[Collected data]
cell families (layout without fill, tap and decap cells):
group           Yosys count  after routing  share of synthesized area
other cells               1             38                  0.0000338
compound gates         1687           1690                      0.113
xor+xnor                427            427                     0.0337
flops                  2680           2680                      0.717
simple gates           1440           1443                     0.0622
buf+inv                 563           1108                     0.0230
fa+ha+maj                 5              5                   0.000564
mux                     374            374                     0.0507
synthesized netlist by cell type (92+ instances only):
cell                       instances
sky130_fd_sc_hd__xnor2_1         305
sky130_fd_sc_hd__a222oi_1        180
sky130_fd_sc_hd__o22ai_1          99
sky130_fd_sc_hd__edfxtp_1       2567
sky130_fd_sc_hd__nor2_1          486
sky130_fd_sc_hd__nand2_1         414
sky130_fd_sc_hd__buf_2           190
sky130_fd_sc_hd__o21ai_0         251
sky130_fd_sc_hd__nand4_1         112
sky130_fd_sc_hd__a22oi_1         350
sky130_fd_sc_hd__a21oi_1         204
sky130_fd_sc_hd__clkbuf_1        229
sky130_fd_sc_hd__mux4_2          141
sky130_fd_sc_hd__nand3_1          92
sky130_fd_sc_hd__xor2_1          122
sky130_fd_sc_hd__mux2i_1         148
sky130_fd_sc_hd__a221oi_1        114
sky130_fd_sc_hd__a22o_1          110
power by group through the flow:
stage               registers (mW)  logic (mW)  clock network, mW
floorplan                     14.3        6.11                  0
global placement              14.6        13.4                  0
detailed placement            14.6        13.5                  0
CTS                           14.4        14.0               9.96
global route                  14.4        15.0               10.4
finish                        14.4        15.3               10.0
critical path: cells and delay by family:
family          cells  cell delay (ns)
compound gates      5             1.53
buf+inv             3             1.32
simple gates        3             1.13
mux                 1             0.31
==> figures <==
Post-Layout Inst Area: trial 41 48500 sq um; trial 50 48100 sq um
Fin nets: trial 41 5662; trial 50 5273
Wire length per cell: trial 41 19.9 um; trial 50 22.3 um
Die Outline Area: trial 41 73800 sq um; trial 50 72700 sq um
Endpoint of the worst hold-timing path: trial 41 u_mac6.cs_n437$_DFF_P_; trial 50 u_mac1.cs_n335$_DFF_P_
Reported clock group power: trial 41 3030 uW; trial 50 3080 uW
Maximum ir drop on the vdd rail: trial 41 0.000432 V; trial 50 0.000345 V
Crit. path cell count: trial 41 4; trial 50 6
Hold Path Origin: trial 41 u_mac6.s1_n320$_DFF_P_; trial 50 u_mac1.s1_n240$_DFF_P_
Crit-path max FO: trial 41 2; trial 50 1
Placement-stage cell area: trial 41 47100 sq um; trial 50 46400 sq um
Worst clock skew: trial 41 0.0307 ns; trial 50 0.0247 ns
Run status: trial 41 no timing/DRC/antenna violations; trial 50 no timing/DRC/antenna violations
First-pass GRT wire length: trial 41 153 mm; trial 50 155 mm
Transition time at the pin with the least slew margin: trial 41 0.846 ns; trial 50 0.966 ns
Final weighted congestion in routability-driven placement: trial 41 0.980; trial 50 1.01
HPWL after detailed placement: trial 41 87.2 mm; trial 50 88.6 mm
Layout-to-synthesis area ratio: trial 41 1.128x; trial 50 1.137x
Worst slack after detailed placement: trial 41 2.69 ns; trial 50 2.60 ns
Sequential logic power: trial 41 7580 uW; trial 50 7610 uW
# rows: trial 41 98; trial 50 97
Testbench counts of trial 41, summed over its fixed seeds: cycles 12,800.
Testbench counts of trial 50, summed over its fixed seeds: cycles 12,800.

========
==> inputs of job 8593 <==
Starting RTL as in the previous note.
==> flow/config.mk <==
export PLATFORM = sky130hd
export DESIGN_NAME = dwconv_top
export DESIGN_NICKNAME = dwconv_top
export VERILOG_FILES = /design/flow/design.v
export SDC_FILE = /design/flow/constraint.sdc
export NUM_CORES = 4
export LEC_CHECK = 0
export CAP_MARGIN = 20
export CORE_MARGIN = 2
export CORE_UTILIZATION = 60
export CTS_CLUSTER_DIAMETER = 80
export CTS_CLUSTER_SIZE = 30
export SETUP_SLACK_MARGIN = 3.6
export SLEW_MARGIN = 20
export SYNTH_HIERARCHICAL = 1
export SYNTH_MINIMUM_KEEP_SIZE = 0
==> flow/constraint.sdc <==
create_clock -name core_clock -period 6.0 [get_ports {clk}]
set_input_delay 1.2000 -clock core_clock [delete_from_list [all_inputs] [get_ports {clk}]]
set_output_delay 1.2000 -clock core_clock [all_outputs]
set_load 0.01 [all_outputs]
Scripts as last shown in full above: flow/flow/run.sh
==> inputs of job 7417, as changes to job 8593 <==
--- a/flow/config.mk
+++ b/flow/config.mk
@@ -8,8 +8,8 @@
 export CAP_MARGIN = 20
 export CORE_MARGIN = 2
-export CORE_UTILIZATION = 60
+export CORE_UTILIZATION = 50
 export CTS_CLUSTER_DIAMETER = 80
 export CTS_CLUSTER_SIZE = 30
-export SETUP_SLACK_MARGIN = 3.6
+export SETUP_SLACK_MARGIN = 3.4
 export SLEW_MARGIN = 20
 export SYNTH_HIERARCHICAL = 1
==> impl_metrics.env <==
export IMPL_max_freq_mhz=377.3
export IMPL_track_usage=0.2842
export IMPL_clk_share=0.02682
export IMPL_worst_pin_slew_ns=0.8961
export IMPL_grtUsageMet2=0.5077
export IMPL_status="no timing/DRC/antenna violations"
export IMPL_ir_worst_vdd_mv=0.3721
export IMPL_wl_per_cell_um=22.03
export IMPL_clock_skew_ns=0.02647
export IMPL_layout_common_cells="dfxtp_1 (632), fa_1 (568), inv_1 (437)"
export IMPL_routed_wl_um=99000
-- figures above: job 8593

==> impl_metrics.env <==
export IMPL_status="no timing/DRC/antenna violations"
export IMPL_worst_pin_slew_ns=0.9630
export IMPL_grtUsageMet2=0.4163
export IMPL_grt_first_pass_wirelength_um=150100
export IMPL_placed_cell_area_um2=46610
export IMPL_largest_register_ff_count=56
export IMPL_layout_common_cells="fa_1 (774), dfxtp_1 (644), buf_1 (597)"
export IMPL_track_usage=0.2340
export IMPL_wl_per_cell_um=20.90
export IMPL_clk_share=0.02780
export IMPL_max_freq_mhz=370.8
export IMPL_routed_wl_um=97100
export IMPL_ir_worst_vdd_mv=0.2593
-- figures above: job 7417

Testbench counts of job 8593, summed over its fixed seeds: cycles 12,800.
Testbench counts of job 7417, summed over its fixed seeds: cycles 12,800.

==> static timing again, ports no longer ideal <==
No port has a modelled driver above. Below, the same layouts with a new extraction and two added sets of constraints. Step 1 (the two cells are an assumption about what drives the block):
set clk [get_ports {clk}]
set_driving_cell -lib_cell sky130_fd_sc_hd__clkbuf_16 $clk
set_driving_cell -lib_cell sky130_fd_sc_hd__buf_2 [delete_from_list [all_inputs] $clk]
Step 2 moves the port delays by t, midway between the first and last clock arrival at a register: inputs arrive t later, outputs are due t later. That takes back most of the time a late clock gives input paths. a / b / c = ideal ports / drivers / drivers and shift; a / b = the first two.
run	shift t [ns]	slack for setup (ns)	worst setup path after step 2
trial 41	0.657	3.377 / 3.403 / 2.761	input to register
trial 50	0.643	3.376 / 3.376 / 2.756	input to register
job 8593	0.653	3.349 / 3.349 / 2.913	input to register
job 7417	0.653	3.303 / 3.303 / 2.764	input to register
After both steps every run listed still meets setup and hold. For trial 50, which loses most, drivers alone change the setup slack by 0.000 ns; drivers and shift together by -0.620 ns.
Background: an optimization exercise with open tools, aiming at small area, a short achievable clock period and few clock cycles. Do not read the settings as production practice. In this exercise RTL edits were held to simulation tests only and were not proved equivalent to the original. Power is estimated from default activity; no workload was simulated.

## design/flow/run.sh

```bash
#!/bin/bash
# synth_recipe.tcl (not shown) runs the flow's synth.tcl, then flattens the netlist and writes it again
# the make line also repeats each setting of config.mk as NAME=value (left out here)
make -C /OpenROAD-flow-scripts/flow DESIGN_CONFIG=/design/flow/config.mk WORK_HOME=/design/flow/orfs CLKGATE_MAP_FILE= SYNTH_SCRIPT=/design/flow/synth_recipe.tcl finish
```

## design/flow/constraint.sdc

```tcl
create_clock -name core_clock -period 5.5 [get_ports {clk}]
set_input_delay 1.1000 -clock core_clock [delete_from_list [all_inputs] [get_ports {clk}]]
set_output_delay 1.1000 -clock core_clock [all_outputs]
set_load 0.01 [all_outputs]
```

## design/flow/design.v

```verilog
package cpu_pkg;
    localparam int data_w    = 8;
    localparam int instr_w   = 16;
    localparam int reg_count = 16;
    localparam int op_lsb  = 12;
    localparam int rd_lsb  = 8;
    localparam int rs1_lsb = 4;
    localparam int rs2_lsb = 0;
    typedef logic [3:0]        reg_addr_t;
    typedef logic [data_w-1:0] data_t;
    typedef enum logic [3:0] {
        op_nop  = 4'd0,
        op_add  = 4'd1,
        op_sub  = 4'd2,
        op_and  = 4'd3,
        op_or   = 4'd4,
        op_xor  = 4'd5,
        op_shl  = 4'd6,
        op_shr  = 4'd7,
        op_ldi  = 4'd8,
        op_mul  = 4'd9,
        op_in   = 4'd10,
        op_out  = 4'd11,
        op_halt = 4'd15
    } opcode_t;
    typedef enum logic {
        unit_alu,
        unit_mul
    } unit_t;
endpackage
module mult_unit (
    input  logic [7:0] a,
    input  logic [7:0] b,
    output logic [7:0] s,
    output logic [7:0] c
);
    logic hs1, hc2, fs3, fc4, hs5, hc6, hs7, hc8, fs9, fc10, hs11, hc12, fs13, fc14, fs15, fc16, fs17, fc18, fs19, fc20, hs21, hc22, fs23, fc24, fs25, fc26, fs27, fc28, fs29, fc30, hs31, hc32, fs33, fc34, fs35, fc36, fs37, fc38, fs39, fc40, fs41, fc42;
    assign hs1 = (a[0] & b[6]) ^ (a[1] & b[5]);
    assign hc2 = (a[0] & b[6]) & (a[1] & b[5]);
    assign fs3 = (a[0] & b[7]) ^ (a[1] & b[6]) ^ (a[2] & b[5]);
    assign fc4 = ((a[0] & b[7]) & (a[1] & b[6])) | ((a[0] & b[7]) & (a[2] & b[5])) | ((a[1] & b[6]) & (a[2] & b[5]));
    assign hs5 = (a[3] & b[4]) ^ (a[4] & b[3]);
    assign hc6 = (a[3] & b[4]) & (a[4] & b[3]);
    assign hs7 = (a[0] & b[4]) ^ (a[1] & b[3]);
    assign hc8 = (a[0] & b[4]) & (a[1] & b[3]);
    assign fs9 = (a[0] & b[5]) ^ (a[1] & b[4]) ^ (a[2] & b[3]);
    assign fc10 = ((a[0] & b[5]) & (a[1] & b[4])) | ((a[0] & b[5]) & (a[2] & b[3])) | ((a[1] & b[4]) & (a[2] & b[3]));
    assign hs11 = (a[3] & b[2]) ^ (a[4] & b[1]);
    assign hc12 = (a[3] & b[2]) & (a[4] & b[1]);
    assign fs13 = hs1 ^ (a[2] & b[4]) ^ (a[3] & b[3]);
    assign fc14 = (hs1 & (a[2] & b[4])) | (hs1 & (a[3] & b[3])) | ((a[2] & b[4]) & (a[3] & b[3]));
    assign fs15 = (a[4] & b[2]) ^ (a[5] & b[1]) ^ (a[6] & b[0]);
    assign fc16 = ((a[4] & b[2]) & (a[5] & b[1])) | ((a[4] & b[2]) & (a[6] & b[0])) | ((a[5] & b[1]) & (a[6] & b[0]));
    assign fs17 = hc2 ^ fs3 ^ hs5;
    assign fc18 = (hc2 & fs3) | (hc2 & hs5) | (fs3 & hs5);
    assign fs19 = (a[5] & b[2]) ^ (a[6] & b[1]) ^ (a[7] & b[0]);
    assign fc20 = ((a[5] & b[2]) & (a[6] & b[1])) | ((a[5] & b[2]) & (a[7] & b[0])) | ((a[6] & b[1]) & (a[7] & b[0]));
    assign hs21 = (a[0] & b[3]) ^ (a[1] & b[2]);
    assign hc22 = (a[0] & b[3]) & (a[1] & b[2]);
    assign fs23 = hs7 ^ (a[2] & b[2]) ^ (a[3] & b[1]);
    assign fc24 = (hs7 & (a[2] & b[2])) | (hs7 & (a[3] & b[1])) | ((a[2] & b[2]) & (a[3] & b[1]));
    assign fs25 = hc8 ^ fs9 ^ hs11;
    assign fc26 = (hc8 & fs9) | (hc8 & hs11) | (fs9 & hs11);
    assign fs27 = fc10 ^ hc12 ^ fs13;
    assign fc28 = (fc10 & hc12) | (fc10 & fs13) | (hc12 & fs13);
    assign fs29 = fc14 ^ fc16 ^ fs17;
    assign fc30 = (fc14 & fc16) | (fc14 & fs17) | (fc16 & fs17);
    assign hs31 = (a[0] & b[2]) ^ (a[1] & b[1]);
    assign hc32 = (a[0] & b[2]) & (a[1] & b[1]);
    assign fs33 = hs21 ^ (a[2] & b[1]) ^ (a[3] & b[0]);
    assign fc34 = (hs21 & (a[2] & b[1])) | (hs21 & (a[3] & b[0])) | ((a[2] & b[1]) & (a[3] & b[0]));
    assign fs35 = hc22 ^ fs23 ^ (a[4] & b[0]);
    assign fc36 = (hc22 & fs23) | (hc22 & (a[4] & b[0])) | (fs23 & (a[4] & b[0]));
    assign fs37 = fc24 ^ fs25 ^ (a[5] & b[0]);
    assign fc38 = (fc24 & fs25) | (fc24 & (a[5] & b[0])) | (fs25 & (a[5] & b[0]));
    assign fs39 = fc26 ^ fs27 ^ fs15;
    assign fc40 = (fc26 & fs27) | (fc26 & fs15) | (fs27 & fs15);
    assign fs41 = fc28 ^ fs29 ^ fs19;
    assign fc42 = (fc28 & fs29) | (fc28 & fs19) | (fs29 & fs19);
    assign s[0] = a[0] & b[0];
    assign c[0] = 1'b0;
    assign s[1] = a[0] & b[1];
    assign c[1] = a[1] & b[0];
    assign s[2] = hs31;
    assign c[2] = a[2] & b[0];
    assign s[3] = hc32;
    assign c[3] = fs33;
    assign s[4] = fc34;
    assign c[4] = fs35;
    assign s[5] = fc36;
    assign c[5] = fs37;
    assign s[6] = fc38;
    assign c[6] = fs39;
    assign s[7] = fc40;
    assign c[7] = fs41;
endmodule
module cpu #(
    parameter int rob_depth = 8
) (
    input  logic                        clk,
    input  logic                        rst,
    input  logic [cpu_pkg::instr_w-1:0] instr,
    input  logic                        instr_valid,
    input  logic [15:0]                 sw,
    output logic                        stall,
    output cpu_pkg::data_t              led,
    output logic                        retire_valid,
    output cpu_pkg::reg_addr_t          retire_rd,
    output cpu_pkg::data_t              retire_value,
    output logic                        retire_write
);
    logic [3:0] op;
    logic [3:0] rd, rs1, rs2;
    logic       accept;
    logic       halted;
    logic       writes, uses1, uses2;
    logic       dep1, dep2;
    assign op     = instr[15:12];
    assign rd     = instr[11:8];
    assign rs1    = instr[7:4];
    assign rs2    = instr[3:0];
    assign writes = (op != 4'd0) && (op <= 4'd10);
    assign uses2  = ((op != 4'd0) && (op <= 4'd7)) || (op == 4'd9);
    assign uses1  = uses2 || (op == 4'd11);
    cpu_pkg::data_t regs [cpu_pkg::reg_count];
    logic           x1_valid, x1_write, x1_out, x1_mul, x1_wait;
    logic           x1_fa2, x1_fb2, x1_far, x1_fbr;
    logic [3:0]     x1_op, x1_rd;
    cpu_pkg::data_t x1_a, x1_b;
    cpu_pkg::data_t a, b, alu, mul_s, mul_c;
    logic           x2_valid, x2_write, x2_out;
    logic [3:0]     x2_rd;
    cpu_pkg::data_t x2_s, x2_c, result;
    logic           r_valid, r_write, r_out;
    logic [3:0]     r_rd;
    cpu_pkg::data_t r_value;
    assign stall  = halted || x1_wait;
    assign accept = instr_valid && !stall && !rst;
    assign dep1 = x1_valid && x1_write && (x1_rd == rs1);
    assign dep2 = x1_valid && x1_write && (x1_rd == rs2);
    always_ff @(posedge clk) begin
        if (rst) begin
            halted   <= 1'b0;
            x1_valid <= 1'b0;
            x1_wait  <= 1'b0;
            x2_valid <= 1'b0;
            r_valid  <= 1'b0;
            led      <= 8'd0;
        end else begin
            if (accept && (op == 4'd15)) halted <= 1'b1;
            if (!x1_wait) x1_valid <= accept;
            x1_wait  <= accept && x1_mul && ((uses1 && dep1) || (uses2 && dep2));
            x2_valid <= x1_valid && !x1_wait;
            r_valid  <= x2_valid;
            if (r_valid && r_out) led <= r_value;
        end
    end
    always_ff @(posedge clk) begin
        if (x1_wait) begin
            if (x1_far) x1_a <= r_value;
            if (x1_fbr) x1_b <= r_value;
            x1_far <= x1_fa2;
            x1_fbr <= x1_fb2;
            x1_fa2 <= 1'b0;
            x1_fb2 <= 1'b0;
        end else begin
            x1_op    <= op;
            x1_rd    <= rd;
            x1_write <= writes;
            x1_out   <= (op == 4'd11);
            x1_mul   <= (op == 4'd9);
            x1_a     <= (op == 4'd10) ? sw[7:0] : regs[rs1];
            x1_b     <= (op == 4'd8) ? instr[7:0] : regs[rs2];
            x1_fa2   <= dep1 && (op != 4'd10);
            x1_fb2   <= dep2 && (op != 4'd8);
            x1_far   <= !dep1 && x2_valid && x2_write && (x2_rd == rs1) && (op != 4'd10);
            x1_fbr   <= !dep2 && x2_valid && x2_write && (x2_rd == rs2) && (op != 4'd8);
        end
    end
    assign a = x1_fa2 ? x2_s : (x1_far ? r_value : x1_a);
    assign b = x1_fb2 ? x2_s : (x1_fbr ? r_value : x1_b);
    always_comb begin
        case (x1_op)
            4'd1:    alu = a + b;
            4'd2:    alu = a - b;
            4'd3:    alu = a & b;
            4'd4:    alu = a | b;
            4'd5:    alu = a ^ b;
            4'd6:    alu = a << b[2:0];
            4'd7:    alu = a >> b[2:0];
            4'd8:    alu = b;
            default: alu = a;
        endcase
    end
    mult_unit mul_inst (.a(a), .b(b), .s(mul_s), .c(mul_c));
    always_ff @(posedge clk) begin
        x2_s     <= x1_mul ? mul_s : alu;
        x2_c     <= x1_mul ? mul_c : 8'd0;
        x2_rd    <= x1_rd;
        x2_write <= x1_write;
        x2_out   <= x1_out;
    end
    assign result = x2_s + x2_c;
    always_ff @(posedge clk) begin
        for (int i = 0; i < cpu_pkg::reg_count; i++) begin
            if (rst || (x2_valid && x2_write && (x2_rd == 4'(i)))) begin
                regs[i] <= rst ? 8'd0 : result;
            end
        end
    end
    always_ff @(posedge clk) begin
        r_value <= result;
        r_rd    <= x2_rd;
        r_write <= x2_write;
        r_out   <= x2_out;
    end
    assign retire_valid = r_valid;
    assign retire_rd    = r_rd;
    assign retire_value = r_value;
    assign retire_write = r_write;
endmodule
```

--- Task prompt ---
From the entries above, return exactly the line containing "export IMPL_ir_worst_vdd_mv=0.3721", the line containing "set_driving_cell -lib_cell sky130_fd_sc_hd__buf_2", and all lines between, and nothing else.

--- Task output ---
export IMPL_ir_worst_vdd_mv=0.3721
export IMPL_wl_per_cell_um=22.03
export IMPL_clock_skew_ns=0.02647
export IMPL_layout_common_cells="dfxtp_1 (632), fa_1 (568), inv_1 (437)"
export IMPL_routed_wl_um=99000
-- figures above: job 8593

==> impl_metrics.env <==
export IMPL_status="no timing/DRC/antenna violations"
export IMPL_worst_pin_slew_ns=0.9630
export IMPL_grtUsageMet2=0.4163
export IMPL_grt_first_pass_wirelength_um=150100
export IMPL_placed_cell_area_um2=46610
export IMPL_largest_register_ff_count=56
export IMPL_layout_common_cells="fa_1 (774), dfxtp_1 (644), buf_1 (597)"
export IMPL_track_usage=0.2340
export IMPL_wl_per_cell_um=20.90
export IMPL_clk_share=0.02780
export IMPL_max_freq_mhz=370.8
export IMPL_routed_wl_um=97100
export IMPL_ir_worst_vdd_mv=0.2593
-- figures above: job 7417

Testbench counts of job 8593, summed over its fixed seeds: cycles 12,800.
Testbench counts of job 7417, summed over its fixed seeds: cycles 12,800.

==> static timing again, ports no longer ideal <==
No port has a modelled driver above. Below, the same layouts with a new extraction and two added sets of constraints. Step 1 (the two cells are an assumption about what drives the block):
set clk [get_ports {clk}]
set_driving_cell -lib_cell sky130_fd_sc_hd__clkbuf_16 $clk
set_driving_cell -lib_cell sky130_fd_sc_hd__buf_2 [delete_from_list [all_inputs] $clk]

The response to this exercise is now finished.